Adam

Un lado de mi cuerpo está frío y húmedo. Tiemblo y me incorporo. Encima de mí, el cielo está explotando: cohetes que estallan como granadas de mortero, se desata una lluvia de estrellas sobre mí. Veo los colores reflejados: la sensación es similar a la de estar rodeado. Parece un campo de batalla. «La noche de las hogueras [1] siempre es así», pienso. Pero luego vuelvo a mirar hacia arriba. «No es cinco de noviembre, sino Año Nuevo.
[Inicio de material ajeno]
**src/hw/rtl/smm_pkg.sv**
```systemverilog
// shared widths, constants and types for the square matrix multiplier
// no dependencies; used by every module under hw/rtl
`default_nettype none

package smm_pkg;

  localparam int DIM_W  = 4;   // matrix size register
  localparam int IDX_W  = 3;   // row / column / k index
  localparam int DEPTH  = 64;  // entries per matrix store
  localparam int ADDR_W = 6;   // store address
  localparam int CNT_W  = 7;   // loaded element count, holds up to DEPTH
  localparam int VAL_W  = 16;  // Q8.8 element
  localparam int PROD_W = 32;  // Q16.16 product
  localparam int ACC_W  = 40;  // Q24.16 dot product

  localparam logic [DIM_W-1:0] MAX_DIM = 4'd8;

  // one issue slot of the multiply-accumulate pipeline
  typedef struct packed {
    logic issue;  // operands are being read this cycle
    logic first;  // first term of a dot product
    logic last;   // last term of a dot product
  } mac_ctl_t;

endpackage

`default_nettype wire

```
**src/hw/rtl/smm_store.sv**
```systemverilog
// left and right matrix stores, one write port and one registered read port each
// depends on smm_pkg
`default_nettype none

module smm_store (
  input  wire logic                             clk,
  input  wire logic                             wr_en,
  input  wire logic [smm_pkg::ADDR_W-1:0]       wr_addr,
  input  wire logic signed [smm_pkg::VAL_W-1:0] a_wr,
  input  wire logic signed [smm_pkg::VAL_W-1:0] b_wr,
  input  wire logic [smm_pkg::ADDR_W-1:0]       a_addr,
  input  wire logic [smm_pkg::ADDR_W-1:0]       b_addr,
  output logic signed [smm_pkg::VAL_W-1:0]      a_rd,
  output logic signed [smm_pkg::VAL_W-1:0]      b_rd
);

  logic [smm_pkg::VAL_W-1:0] left_mem  [smm_pkg::DEPTH];
  logic [smm_pkg::VAL_W-1:0] right_mem [smm_pkg::DEPTH];

  always_ff @(posedge clk) begin
    if (wr_en) begin
      left_mem[wr_addr]  <= a_wr;
      right_mem[wr_addr] <= b_wr;
    end
  end

  always_ff @(posedge clk) begin
    a_rd <= left_mem[a_addr];
    b_rd <= right_mem[b_addr];
  end

endmodule

`default_nettype wire

```
**src/hw/rtl/smm_mac.sv**
```systemverilog
// shared multiply-accumulate: register the read data tag, multiply, accumulate
// depends on smm_pkg
`default_nettype none

module smm_mac (
  input  wire logic                             clk,
  input  wire logic                             rst,
  input  wire smm_pkg::mac_ctl_t                ctl,
  input  wire logic signed [smm_pkg::VAL_W-1:0] a_rd,
  input  wire logic signed [smm_pkg::VAL_W-1:0] b_rd,
  output logic signed [smm_pkg::ACC_W-1:0]      acc,
  output logic                                  done
);

  smm_pkg::mac_ctl_t               rd_tag;
  smm_pkg::mac_ctl_t               prod_tag;
  logic signed [smm_pkg::PROD_W-1:0] prod;

  // tags follow the operands through the read and multiply stages
  always_ff @(posedge clk) begin
    if (rst) begin
      rd_tag   <= '0;
      prod_tag <= '0;
      done     <= 1'b0;
    end else begin
      rd_tag   <= ctl;
      prod_tag <= rd_tag;
      done     <= prod_tag.issue && prod_tag.last;
    end
  end

  always_ff @(posedge clk) begin
    prod <= a_rd * b_rd;
  end

  always_ff @(posedge clk) begin
    if (prod_tag.issue) begin
      if (prod_tag.first) begin
        acc <= smm_pkg::ACC_W'(prod);
      end else begin
        acc <= acc + smm_pkg::ACC_W'(prod);
      end
    end
  end

endmodule

`default_nettype wire

```
**src/hw/rtl/smm_seq.sv**
```systemverilog
// sequencer: load counting, operand address walk over i/j/k, result register
// depends on smm_pkg
`default_nettype none

module smm_seq (
  input  wire logic                             clk,
  input  wire logic                             rst,
  input  wire logic [smm_pkg::DIM_W-1:0]        n_dim,
  input  wire logic                             cfg_we,
  input  wire logic                             in_valid,
  output logic                                  in_stall,
  output logic                                  wr_en,
  output logic [smm_pkg::ADDR_W-1:0]            wr_addr,
  output logic [smm_pkg::ADDR_W-1:0]            a_addr,
  output logic [smm_pkg::ADDR_W-1:0]            b_addr,
  output smm_pkg::mac_ctl_t                     mac_ctl,
  input  wire logic                             mac_done,
  input  wire logic signed [smm_pkg::ACC_W-1:0] acc,
  output logic                                  out_valid,
  input  wire logic                             out_stall,
  output logic signed [smm_pkg::ACC_W-1:0]      product_value,
  output logic [smm_pkg::IDX_W-1:0]             row_index,
  output logic [smm_pkg::IDX_W-1:0]             column_index,
  output logic                                  last_element
);

  localparam logic [1:0] ST_LOAD  = 2'd0;
  localparam logic [1:0] ST_ISSUE = 2'd1;
  localparam logic [1:0] ST_DRAIN = 2'd2;
  localparam logic [1:0] ST_EMIT  = 2'd3;

  logic [1:0]                  state;
  logic [smm_pkg::CNT_W-1:0]   count;
  logic [smm_pkg::IDX_W-1:0]   i_idx, j_idx, k_idx;
  logic [smm_pkg::ADDR_W-1:0]  row_base;
  logic [smm_pkg::IDX_W-1:0]   last_idx;
  logic [smm_pkg::ADDR_W-1:0]  n_step;
  logic [2*smm_pkg::DIM_W-1:0] total;
  logic                        load_last;
  logic                        emit_go;
  logic                        run_last;

  assign last_idx  = smm_pkg::IDX_W'(n_dim - 1'b1);
  assign n_step    = smm_pkg::ADDR_W'(n_dim);
  assign total     = (2*smm_pkg::DIM_W)'(n_dim) * (2*smm_pkg::DIM_W)'(n_dim);
  assign load_last = ((2*smm_pkg::DIM_W)'(count) + 1'b1) == total;

  assign in_stall = (state != ST_LOAD);
  assign wr_en    = in_valid && !in_stall;
  assign wr_addr  = count[smm_pkg::ADDR_W-1:0];

  assign mac_ctl.issue = (state == ST_ISSUE);
  assign mac_ctl.first = (k_idx == '0);
  assign mac_ctl.last  = (k_idx == last_idx);

  // result register is free when empty or being taken this cycle
  assign emit_go  = (state == ST_EMIT) && (!out_valid || !out_stall);
  assign run_last = (i_idx == last_idx) && (j_idx == last_idx);

  always_ff @(posedge clk) begin
    if (rst) begin
      state     <= ST_LOAD;
      count     <= '0;
      out_valid <= 1'b0;
    end else begin
      if (emit_go) begin
        out_valid <= 1'b1;
      end else if (out_valid && !out_stall) begin
        out_valid <= 1'b0;
      end
      unique case (state)
        ST_LOAD: begin
          if (cfg_we) begin
            count <= '0;
          end else if (wr_en) begin
            if (load_last) begin
              count <= '0;
              state <= ST_ISSUE;
            end else begin
              count <= count + 1'b1;
            end
          end
        end
        ST_ISSUE: begin
          if (mac_ctl.last) begin
            state <= ST_DRAIN;
          end
        end
        ST_DRAIN: begin
          if (mac_done) begin
            state <= ST_EMIT;
          end
        end
        ST_EMIT: begin
          if (emit_go) begin
            state <= run_last ? ST_LOAD : ST_ISSUE;
          end
        end
        default: state <= ST_LOAD;
      endcase
    end
  end

  // address walk: a runs along row i, b runs down column j in steps of n
  always_ff @(posedge clk) begin
    if (state == ST_LOAD && wr_en && load_last) begin
      i_idx    <= '0;
      j_idx    <= '0;
      k_idx    <= '0;
      row_base <= '0;
      a_addr   <= '0;
      b_addr   <= '0;
    end else if (state == ST_ISSUE && !mac_ctl.last) begin
      k_idx  <= k_idx + 1'b1;
      a_addr <= a_addr + 1'b1;
      b_addr <= b_addr + n_step;
    end else if (emit_go) begin
      k_idx <= '0;
      if (j_idx == last_idx) begin
        j_idx    <= '0;
        i_idx    <= i_idx + 1'b1;
        row_base <= row_base + n_step;
        a_addr   <= row_base + n_step;
        b_addr   <= '0;
      end else begin
        j_idx  <= j_idx + 1'b1;
        a_addr <= row_base;
        b_addr <= smm_pkg::ADDR_W'(j_idx) + 1'b1;
      end
    end
  end

  always_ff @(posedge clk) begin
    if (emit_go) begin
      product_value <= acc;
      row_index     <= i_idx;
      column_index  <= j_idx;
      last_element  <= run_last;
    end
  end

endmodule

`default_nettype wire

```
**src/hw/rtl/square_matrix_multiply.sv**
```systemverilog
// top level of the square matrix multiplier: size register, stores, shared mac, sequencer
// depends on smm_pkg, smm_store, smm_mac, smm_seq
//
// channel   direction  handshake              payload
// config    in         cfg_we                 cfg_data (matrix size, 0 acts as 1, >8 as 8)
// input     in         in_valid / in_stall    a_value, b_value (Q8.8, row-major)
// output    out        out_valid / out_stall  product_value, row_index, column_index,
//                                             last_element
//
// the last of n*n input transactions starts the product run
// each product element issues its n terms one after another on the one shared multiplier,
// then passes through read, multiply and accumulate and an emit step before the next begins
// in_stall is high for the whole run; a full result register holds the run at its next
// element until the downstream side takes the pending transaction
// rst is synchronous: size returns to 8, the load count to 0, the output empties
`default_nettype none

module square_matrix_multiply (
  input  wire logic                             clk,
  input  wire logic                             rst,
  input  wire logic                             cfg_we,
  input  wire logic [smm_pkg::DIM_W-1:0]        cfg_data,
  input  wire logic                             in_valid,
  output logic                                  in_stall,
  input  wire logic signed [smm_pkg::VAL_W-1:0] a_value,
  input  wire logic signed [smm_pkg::VAL_W-1:0] b_value,
  output logic                                  out_valid,
  input  wire logic                             out_stall,
  output logic signed [smm_pkg::ACC_W-1:0]      product_value,
  output logic [smm_pkg::IDX_W-1:0]             row_index,
  output logic [smm_pkg::IDX_W-1:0]             column_index,
  output logic                                  last_element
);

  logic [smm_pkg::DIM_W-1:0]         n_dim;
  logic [smm_pkg::DIM_W-1:0]         n_dim_next;
  logic                              wr_en;
  logic [smm_pkg::ADDR_W-1:0]        wr_addr;
  logic [smm_pkg::ADDR_W-1:0]        a_addr;
  logic [smm_pkg::ADDR_W-1:0]        b_addr;
  logic signed [smm_pkg::VAL_W-1:0]  a_rd;
  logic signed [smm_pkg::VAL_W-1:0]  b_rd;
  smm_pkg::mac_ctl_t                 mac_ctl;
  logic signed [smm_pkg::ACC_W-1:0]  acc;
  logic                              mac_done;

  // clamp the written size into 1..8
  always_comb begin
    if (cfg_data == '0) begin
      n_dim_next = smm_pkg::DIM_W'(1);
    end else if (cfg_data > smm_pkg::MAX_DIM) begin
      n_dim_next = smm_pkg::MAX_DIM;
    end else begin
      n_dim_next = cfg_data;
    end
  end

  always_ff @(posedge clk) begin
    if (rst) begin
      n_dim <= smm_pkg::MAX_DIM;
    end else if (cfg_we) begin
      n_dim <= n_dim_next;
    end
  end

  smm_store u_store (
    .clk     (clk),
    .wr_en   (wr_en),
    .wr_addr (wr_addr),
    .a_wr    (a_value),
    .b_wr    (b_value),
    .a_addr  (a_addr),
    .b_addr  (b_addr),
    .a_rd    (a_rd),
    .b_rd    (b_rd)
  );

  smm_mac u_mac (
    .clk  (clk),
    .rst  (rst),
    .ctl  (mac_ctl),
    .a_rd (a_rd),
    .b_rd (b_rd),
    .acc  (acc),
    .done (mac_done)
  );

  smm_seq u_seq (
    .clk           (clk),
    .rst           (rst),
    .n_dim         (n_dim),
    .cfg_we        (cfg_we),
    .in_valid      (in_valid),
    .in_stall      (in_stall),
    .wr_en         (wr_en),
    .wr_addr       (wr_addr),
    .a_addr        (a_addr),
    .b_addr        (b_addr),
    .mac_ctl       (mac_ctl),
    .mac_done      (mac_done),
    .acc           (acc),
    .out_valid     (out_valid),
    .out_stall     (out_stall),
    .product_value (product_value),
    .row_index     (row_index),
    .column_index  (column_index),
    .last_element  (last_element)
  );

endmodule

`default_nettype wire

```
Ya ha pasado la medianoche: ya es uno de enero.»

Me apoyo con las manos en el suelo y un brazalete metálico se desliza por mi muñeca. ¿Un brazalete? Yo no llevo joyas, nunca lo he hecho. Mis manos tocan el limo y me doy cuenta de que hay barro bajo mis dedos: estoy junto a un río, con el agua a un metro o dos de distancia.

Miro a mi alrededor. Otro cohete ilumina el cielo y gracias a su destello veo un furgón volcado de lado junto al muro. La cabina está destrozada y la puerta de atrás está abierta.
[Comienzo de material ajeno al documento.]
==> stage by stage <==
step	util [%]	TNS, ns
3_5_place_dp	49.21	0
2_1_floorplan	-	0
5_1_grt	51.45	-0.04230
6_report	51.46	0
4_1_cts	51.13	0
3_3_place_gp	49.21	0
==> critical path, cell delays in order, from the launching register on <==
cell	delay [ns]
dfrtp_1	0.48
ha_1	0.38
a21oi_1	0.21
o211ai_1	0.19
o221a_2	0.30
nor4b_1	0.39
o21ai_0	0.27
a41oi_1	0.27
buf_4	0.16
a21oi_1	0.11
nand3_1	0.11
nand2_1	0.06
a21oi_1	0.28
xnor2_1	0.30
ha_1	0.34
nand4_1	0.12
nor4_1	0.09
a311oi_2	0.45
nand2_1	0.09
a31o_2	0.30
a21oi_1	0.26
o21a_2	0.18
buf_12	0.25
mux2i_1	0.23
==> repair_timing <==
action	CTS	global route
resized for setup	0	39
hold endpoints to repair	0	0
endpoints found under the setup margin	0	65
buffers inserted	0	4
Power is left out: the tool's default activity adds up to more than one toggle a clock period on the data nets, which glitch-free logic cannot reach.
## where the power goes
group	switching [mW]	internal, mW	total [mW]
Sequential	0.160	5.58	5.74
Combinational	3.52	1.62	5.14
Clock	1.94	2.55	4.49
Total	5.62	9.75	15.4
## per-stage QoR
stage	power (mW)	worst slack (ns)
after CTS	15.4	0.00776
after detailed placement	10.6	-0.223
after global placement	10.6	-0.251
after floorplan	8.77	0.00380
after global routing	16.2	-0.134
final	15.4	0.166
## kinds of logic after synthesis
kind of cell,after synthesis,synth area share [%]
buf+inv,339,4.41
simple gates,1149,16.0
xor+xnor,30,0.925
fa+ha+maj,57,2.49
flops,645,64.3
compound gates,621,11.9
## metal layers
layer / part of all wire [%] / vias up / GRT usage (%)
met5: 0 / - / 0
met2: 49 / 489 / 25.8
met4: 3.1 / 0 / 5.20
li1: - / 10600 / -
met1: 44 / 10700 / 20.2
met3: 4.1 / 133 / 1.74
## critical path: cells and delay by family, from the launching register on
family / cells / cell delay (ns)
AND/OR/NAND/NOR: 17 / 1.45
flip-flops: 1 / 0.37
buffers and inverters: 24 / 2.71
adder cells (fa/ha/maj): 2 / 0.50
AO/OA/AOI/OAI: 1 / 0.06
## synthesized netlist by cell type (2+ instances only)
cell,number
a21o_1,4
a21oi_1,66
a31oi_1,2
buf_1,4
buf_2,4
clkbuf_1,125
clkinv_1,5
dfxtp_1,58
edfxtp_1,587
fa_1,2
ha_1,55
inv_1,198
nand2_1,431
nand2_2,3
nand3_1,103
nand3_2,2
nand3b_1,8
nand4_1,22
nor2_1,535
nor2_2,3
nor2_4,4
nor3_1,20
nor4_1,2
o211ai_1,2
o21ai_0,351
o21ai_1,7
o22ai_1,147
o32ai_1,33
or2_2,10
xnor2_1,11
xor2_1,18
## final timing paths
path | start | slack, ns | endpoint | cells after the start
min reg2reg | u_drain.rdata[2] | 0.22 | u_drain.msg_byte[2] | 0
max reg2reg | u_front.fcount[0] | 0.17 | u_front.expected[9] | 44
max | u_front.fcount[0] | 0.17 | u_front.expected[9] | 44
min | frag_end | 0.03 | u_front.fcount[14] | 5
Me tambaleo sobre mis pies, haciendo una mueca por el dolor que siento en todo mi cuerpo. Doy unos pasos hacia el furgón. Ahora la sirena está en silencio. En el suelo, cerca, hay un montón de algo. Me agacho: es una persona. Un cuerpo. Mi guardia. La otra mitad de las esposas sigue en su muñeca, con la cadena rota por el impacto.

– Lo siento, amigo -digo. No puedo encontrar más palabras.

Avanzo hacia la cabina dando traspiés. El suelo está empapado. Me resbalo y pierdo el equilibrio. Hay dos cuerpos más en el interior del furgón. Sus airbags se han activado correctamente, pero no los han salvado.

Me doy la vuelta.

¿Dónde demonios estoy?

Avanzo dando tumbos y mis manos golpean algo frío, áspero y viscoso: el muro del río. Lo sigo, pisando basura y cosas traídas por la corriente. Llego a unos escalones y me derrumbo sobre ellos, respirando con dificultad, tratando de procesar todo lo que me ronda por la cabeza.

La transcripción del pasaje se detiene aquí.